• LISTED ENTRIES:

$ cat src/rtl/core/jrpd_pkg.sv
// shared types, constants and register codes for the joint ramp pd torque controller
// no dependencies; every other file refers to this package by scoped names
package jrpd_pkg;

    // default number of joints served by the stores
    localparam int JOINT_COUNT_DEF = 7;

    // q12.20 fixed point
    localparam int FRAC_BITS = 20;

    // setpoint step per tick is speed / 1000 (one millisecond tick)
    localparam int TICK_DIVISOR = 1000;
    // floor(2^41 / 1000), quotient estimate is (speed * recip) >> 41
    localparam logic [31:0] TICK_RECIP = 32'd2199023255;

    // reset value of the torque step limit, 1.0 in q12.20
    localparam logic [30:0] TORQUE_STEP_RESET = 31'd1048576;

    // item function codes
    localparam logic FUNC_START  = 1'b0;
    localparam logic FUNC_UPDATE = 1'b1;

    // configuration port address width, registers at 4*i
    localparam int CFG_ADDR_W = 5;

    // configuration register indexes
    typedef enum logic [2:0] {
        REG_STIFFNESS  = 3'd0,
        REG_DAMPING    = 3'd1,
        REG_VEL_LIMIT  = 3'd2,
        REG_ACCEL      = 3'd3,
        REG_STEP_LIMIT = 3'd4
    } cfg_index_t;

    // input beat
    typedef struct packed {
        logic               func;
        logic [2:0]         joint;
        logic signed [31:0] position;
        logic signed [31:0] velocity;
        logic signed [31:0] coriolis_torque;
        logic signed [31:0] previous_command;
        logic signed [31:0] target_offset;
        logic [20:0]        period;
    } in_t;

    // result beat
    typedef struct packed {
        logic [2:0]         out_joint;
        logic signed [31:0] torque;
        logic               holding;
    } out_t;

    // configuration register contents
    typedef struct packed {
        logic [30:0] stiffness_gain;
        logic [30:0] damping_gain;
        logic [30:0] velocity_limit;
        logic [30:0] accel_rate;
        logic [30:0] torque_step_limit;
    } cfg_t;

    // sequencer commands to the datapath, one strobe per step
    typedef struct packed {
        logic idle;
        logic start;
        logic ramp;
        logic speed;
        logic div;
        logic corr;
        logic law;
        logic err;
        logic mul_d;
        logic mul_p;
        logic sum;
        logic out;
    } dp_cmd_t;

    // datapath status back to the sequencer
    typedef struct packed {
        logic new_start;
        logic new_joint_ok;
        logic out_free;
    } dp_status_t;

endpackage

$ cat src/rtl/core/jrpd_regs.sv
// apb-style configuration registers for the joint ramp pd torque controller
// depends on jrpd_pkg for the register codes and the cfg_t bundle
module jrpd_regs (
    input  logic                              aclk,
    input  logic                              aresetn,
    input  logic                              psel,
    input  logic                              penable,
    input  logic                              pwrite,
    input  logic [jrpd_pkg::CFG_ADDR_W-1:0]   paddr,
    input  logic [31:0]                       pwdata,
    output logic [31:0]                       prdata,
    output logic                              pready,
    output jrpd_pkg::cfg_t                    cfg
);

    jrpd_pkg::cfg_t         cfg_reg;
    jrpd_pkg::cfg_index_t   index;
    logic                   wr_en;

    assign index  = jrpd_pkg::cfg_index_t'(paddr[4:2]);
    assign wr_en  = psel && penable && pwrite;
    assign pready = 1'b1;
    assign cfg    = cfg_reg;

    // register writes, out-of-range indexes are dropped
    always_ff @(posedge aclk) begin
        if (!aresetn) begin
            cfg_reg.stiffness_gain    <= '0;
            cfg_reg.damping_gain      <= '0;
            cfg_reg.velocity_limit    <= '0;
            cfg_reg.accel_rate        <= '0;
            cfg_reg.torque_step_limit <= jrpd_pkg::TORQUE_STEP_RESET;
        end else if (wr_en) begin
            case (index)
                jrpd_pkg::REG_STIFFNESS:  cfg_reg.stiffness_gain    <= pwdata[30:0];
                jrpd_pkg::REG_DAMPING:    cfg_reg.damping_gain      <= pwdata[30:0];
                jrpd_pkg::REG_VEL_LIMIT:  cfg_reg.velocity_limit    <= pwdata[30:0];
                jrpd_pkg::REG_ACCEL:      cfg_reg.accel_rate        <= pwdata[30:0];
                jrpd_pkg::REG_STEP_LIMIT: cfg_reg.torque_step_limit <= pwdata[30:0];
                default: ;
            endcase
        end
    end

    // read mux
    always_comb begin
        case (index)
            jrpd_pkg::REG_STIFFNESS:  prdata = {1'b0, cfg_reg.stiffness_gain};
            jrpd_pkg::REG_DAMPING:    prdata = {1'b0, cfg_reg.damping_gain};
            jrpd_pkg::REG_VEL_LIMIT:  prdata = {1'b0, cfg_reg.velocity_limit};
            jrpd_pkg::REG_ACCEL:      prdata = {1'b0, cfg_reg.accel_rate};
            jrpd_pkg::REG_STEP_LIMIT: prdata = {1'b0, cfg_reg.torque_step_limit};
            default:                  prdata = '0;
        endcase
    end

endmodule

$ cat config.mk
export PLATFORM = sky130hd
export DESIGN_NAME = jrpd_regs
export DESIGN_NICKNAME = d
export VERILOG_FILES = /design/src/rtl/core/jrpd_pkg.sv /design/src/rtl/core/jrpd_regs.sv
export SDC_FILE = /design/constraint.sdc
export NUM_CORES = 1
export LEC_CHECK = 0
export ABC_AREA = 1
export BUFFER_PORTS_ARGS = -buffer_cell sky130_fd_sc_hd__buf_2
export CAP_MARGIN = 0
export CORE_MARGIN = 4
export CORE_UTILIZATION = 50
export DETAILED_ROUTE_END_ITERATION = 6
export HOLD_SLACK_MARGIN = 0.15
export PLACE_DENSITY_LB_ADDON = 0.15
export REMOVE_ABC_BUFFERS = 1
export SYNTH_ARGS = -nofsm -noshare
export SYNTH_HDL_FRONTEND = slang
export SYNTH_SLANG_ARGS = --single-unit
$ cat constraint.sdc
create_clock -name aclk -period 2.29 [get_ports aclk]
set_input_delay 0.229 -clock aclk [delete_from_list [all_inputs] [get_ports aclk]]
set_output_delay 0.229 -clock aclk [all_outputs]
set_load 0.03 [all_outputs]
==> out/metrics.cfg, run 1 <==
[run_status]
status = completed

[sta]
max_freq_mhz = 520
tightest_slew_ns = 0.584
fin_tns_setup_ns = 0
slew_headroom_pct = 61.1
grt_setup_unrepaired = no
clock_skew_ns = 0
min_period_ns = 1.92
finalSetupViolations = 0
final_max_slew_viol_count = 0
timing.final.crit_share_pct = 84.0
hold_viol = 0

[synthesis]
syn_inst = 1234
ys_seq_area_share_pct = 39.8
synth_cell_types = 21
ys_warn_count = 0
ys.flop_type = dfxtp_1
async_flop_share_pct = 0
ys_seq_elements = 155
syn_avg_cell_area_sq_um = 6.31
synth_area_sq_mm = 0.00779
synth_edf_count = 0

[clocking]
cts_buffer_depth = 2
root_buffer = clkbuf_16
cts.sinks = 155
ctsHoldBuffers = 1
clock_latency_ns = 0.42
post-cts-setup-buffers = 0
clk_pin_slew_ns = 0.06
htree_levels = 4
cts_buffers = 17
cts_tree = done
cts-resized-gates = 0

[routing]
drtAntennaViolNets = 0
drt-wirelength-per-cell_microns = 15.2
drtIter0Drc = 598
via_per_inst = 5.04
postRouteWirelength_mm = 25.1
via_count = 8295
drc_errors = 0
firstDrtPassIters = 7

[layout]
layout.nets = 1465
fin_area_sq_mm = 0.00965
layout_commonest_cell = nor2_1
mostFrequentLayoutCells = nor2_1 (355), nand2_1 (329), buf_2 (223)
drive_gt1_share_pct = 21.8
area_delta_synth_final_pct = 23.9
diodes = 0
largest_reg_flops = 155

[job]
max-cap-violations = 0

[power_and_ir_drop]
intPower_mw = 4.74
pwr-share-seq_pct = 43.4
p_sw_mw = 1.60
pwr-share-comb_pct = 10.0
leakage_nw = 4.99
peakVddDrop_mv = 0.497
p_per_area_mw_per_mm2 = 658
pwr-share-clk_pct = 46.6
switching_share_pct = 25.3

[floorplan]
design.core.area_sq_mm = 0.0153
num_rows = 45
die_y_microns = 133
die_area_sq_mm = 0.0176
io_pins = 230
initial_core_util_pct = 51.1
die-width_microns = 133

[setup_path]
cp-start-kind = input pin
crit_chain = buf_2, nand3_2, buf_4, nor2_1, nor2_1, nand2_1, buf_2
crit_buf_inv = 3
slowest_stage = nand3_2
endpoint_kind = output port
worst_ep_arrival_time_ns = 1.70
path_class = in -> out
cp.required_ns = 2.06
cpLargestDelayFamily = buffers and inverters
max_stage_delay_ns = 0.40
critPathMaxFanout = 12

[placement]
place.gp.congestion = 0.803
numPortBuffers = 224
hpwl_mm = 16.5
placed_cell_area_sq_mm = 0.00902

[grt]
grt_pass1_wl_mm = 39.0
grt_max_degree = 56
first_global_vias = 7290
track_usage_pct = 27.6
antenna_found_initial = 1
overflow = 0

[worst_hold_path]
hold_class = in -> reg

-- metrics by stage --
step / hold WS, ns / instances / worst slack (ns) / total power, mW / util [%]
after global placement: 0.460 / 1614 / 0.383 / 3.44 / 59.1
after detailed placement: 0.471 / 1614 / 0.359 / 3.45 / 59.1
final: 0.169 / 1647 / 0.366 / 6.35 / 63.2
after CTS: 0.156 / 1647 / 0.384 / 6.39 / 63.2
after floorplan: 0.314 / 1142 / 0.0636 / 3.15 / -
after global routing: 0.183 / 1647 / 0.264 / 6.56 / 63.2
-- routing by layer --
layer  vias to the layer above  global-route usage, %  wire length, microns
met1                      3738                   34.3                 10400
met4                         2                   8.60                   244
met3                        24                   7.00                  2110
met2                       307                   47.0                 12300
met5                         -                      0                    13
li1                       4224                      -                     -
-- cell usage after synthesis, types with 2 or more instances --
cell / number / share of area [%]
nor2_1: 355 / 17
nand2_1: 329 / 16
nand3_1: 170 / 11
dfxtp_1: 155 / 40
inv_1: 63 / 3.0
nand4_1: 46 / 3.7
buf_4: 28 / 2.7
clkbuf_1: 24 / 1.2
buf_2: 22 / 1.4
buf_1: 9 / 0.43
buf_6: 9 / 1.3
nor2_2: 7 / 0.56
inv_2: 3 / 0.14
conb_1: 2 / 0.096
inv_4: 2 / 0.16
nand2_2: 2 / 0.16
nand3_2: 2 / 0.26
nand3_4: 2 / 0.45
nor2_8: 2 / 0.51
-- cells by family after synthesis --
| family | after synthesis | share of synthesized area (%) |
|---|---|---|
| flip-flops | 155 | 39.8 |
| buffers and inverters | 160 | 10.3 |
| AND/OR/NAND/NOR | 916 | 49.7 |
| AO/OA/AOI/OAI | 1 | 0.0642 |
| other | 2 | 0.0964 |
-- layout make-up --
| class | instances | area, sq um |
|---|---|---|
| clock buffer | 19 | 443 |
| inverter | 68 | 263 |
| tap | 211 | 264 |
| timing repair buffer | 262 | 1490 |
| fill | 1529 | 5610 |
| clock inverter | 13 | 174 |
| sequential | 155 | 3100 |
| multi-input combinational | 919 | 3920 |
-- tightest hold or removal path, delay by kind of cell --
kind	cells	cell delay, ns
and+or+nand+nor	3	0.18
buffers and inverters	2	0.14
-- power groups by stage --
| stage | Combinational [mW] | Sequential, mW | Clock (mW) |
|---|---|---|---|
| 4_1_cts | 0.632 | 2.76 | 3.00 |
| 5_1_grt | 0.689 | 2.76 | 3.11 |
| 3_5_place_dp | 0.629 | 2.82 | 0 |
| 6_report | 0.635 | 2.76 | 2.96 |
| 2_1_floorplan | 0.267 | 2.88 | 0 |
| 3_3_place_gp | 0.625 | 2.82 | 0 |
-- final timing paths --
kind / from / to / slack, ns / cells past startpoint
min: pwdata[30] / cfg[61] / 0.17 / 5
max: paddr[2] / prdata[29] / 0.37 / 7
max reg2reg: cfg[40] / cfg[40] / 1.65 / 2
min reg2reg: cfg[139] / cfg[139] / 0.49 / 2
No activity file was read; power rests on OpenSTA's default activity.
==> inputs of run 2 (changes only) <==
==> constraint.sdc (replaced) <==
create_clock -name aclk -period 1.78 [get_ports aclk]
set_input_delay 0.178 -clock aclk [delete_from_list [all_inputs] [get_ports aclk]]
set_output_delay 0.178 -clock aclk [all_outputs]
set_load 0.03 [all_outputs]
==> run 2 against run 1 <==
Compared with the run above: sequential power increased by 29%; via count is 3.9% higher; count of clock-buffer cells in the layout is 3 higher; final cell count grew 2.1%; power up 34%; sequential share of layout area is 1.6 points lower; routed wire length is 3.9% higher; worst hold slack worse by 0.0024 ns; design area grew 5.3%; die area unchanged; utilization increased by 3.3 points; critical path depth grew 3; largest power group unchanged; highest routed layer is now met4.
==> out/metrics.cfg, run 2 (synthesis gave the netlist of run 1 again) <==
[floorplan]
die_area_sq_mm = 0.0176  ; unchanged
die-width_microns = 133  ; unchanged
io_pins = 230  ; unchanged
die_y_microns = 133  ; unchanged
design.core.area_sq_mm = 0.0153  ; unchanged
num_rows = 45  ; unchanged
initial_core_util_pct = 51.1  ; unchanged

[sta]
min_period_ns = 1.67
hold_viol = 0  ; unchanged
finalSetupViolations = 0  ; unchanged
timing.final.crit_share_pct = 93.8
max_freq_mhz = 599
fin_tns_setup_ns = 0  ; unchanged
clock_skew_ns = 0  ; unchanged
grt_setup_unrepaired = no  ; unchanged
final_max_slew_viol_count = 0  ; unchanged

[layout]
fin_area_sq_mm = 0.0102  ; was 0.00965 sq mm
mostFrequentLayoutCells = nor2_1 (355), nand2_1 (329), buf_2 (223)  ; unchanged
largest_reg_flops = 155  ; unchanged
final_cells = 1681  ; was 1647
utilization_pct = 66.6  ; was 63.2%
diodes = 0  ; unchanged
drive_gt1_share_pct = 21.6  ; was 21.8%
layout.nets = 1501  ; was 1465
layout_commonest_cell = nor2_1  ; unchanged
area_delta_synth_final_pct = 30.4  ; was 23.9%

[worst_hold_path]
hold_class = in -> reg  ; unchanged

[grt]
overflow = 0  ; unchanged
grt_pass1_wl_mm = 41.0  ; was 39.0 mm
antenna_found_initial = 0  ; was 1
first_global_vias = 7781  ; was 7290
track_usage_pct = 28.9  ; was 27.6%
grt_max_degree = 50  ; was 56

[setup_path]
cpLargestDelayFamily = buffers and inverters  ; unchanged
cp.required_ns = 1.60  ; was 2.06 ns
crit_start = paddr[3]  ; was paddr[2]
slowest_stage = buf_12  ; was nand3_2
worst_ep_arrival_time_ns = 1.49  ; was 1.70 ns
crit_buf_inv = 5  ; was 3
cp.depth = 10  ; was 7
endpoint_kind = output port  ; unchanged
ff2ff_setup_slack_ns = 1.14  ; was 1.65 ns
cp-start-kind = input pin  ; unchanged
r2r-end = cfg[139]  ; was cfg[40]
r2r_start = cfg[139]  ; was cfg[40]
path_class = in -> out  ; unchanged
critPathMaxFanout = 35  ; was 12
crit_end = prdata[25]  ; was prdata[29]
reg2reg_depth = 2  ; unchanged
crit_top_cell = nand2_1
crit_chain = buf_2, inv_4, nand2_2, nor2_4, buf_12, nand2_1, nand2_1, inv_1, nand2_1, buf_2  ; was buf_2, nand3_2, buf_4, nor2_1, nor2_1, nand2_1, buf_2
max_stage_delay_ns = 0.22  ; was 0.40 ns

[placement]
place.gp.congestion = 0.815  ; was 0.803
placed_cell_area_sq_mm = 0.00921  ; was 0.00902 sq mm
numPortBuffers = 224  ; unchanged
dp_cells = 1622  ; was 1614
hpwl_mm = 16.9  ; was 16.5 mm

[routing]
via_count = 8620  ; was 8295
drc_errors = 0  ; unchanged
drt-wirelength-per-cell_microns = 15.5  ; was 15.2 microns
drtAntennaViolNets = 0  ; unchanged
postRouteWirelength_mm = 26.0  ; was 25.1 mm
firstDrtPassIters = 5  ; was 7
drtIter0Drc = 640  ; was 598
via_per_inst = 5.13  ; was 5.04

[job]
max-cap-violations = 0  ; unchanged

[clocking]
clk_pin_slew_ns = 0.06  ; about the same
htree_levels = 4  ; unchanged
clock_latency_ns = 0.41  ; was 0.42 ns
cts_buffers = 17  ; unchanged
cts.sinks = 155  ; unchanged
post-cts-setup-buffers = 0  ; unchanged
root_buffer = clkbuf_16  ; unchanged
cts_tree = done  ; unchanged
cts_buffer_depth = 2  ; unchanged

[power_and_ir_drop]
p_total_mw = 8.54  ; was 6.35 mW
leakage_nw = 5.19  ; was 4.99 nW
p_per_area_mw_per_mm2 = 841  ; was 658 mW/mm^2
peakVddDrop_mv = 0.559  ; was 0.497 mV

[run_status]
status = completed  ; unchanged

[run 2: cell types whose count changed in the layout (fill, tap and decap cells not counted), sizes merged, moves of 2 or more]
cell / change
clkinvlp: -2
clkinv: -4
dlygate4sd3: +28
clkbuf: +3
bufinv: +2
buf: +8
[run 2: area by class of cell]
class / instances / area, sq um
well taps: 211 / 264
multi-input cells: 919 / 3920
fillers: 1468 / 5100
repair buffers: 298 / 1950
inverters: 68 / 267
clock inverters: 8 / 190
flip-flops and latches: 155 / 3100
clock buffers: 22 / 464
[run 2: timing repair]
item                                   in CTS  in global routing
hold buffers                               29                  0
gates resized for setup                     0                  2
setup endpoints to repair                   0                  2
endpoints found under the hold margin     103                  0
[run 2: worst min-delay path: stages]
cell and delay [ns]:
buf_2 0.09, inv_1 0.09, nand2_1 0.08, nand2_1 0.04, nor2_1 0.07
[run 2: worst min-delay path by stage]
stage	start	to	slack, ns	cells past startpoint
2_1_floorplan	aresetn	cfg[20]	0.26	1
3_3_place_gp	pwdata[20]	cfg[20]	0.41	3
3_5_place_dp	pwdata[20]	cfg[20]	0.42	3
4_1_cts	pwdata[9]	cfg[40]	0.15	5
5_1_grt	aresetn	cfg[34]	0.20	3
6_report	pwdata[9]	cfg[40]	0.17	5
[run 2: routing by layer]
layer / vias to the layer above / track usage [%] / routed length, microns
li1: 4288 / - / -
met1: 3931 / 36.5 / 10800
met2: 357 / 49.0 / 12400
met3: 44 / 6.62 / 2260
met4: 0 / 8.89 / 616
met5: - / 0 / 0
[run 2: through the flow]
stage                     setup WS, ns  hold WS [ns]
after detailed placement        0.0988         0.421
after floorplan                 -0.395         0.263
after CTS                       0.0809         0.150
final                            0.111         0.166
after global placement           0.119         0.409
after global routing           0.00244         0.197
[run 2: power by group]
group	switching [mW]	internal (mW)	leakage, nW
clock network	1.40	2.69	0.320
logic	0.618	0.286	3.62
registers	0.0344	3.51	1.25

• WHAT TO PRODUCE: Whatever else the listing above holds, retype exactly only the lines from the one containing "clock_latency_ns = 0.41" to the one containing "in global routing", both ends kept.

• TASK RESPONSE:
clock_latency_ns = 0.41  ; was 0.42 ns
cts_buffers = 17  ; unchanged
cts.sinks = 155  ; unchanged
post-cts-setup-buffers = 0  ; unchanged
root_buffer = clkbuf_16  ; unchanged
cts_tree = done  ; unchanged
cts_buffer_depth = 2  ; unchanged

[power_and_ir_drop]
p_total_mw = 8.54  ; was 6.35 mW
leakage_nw = 5.19  ; was 4.99 nW
p_per_area_mw_per_mm2 = 841  ; was 658 mW/mm^2
peakVddDrop_mv = 0.559  ; was 0.497 mV

[run_status]
status = completed  ; unchanged

[run 2: cell types whose count changed in the layout (fill, tap and decap cells not counted), sizes merged, moves of 2 or more]
cell / change
clkinvlp: -2
clkinv: -4
dlygate4sd3: +28
clkbuf: +3
bufinv: +2
buf: +8
[run 2: area by class of cell]
class / instances / area, sq um
well taps: 211 / 264
multi-input cells: 919 / 3920
fillers: 1468 / 5100
repair buffers: 298 / 1950
inverters: 68 / 267
clock inverters: 8 / 190
flip-flops and latches: 155 / 3100
clock buffers: 22 / 464
[run 2: timing repair]
item                                   in CTS  in global routing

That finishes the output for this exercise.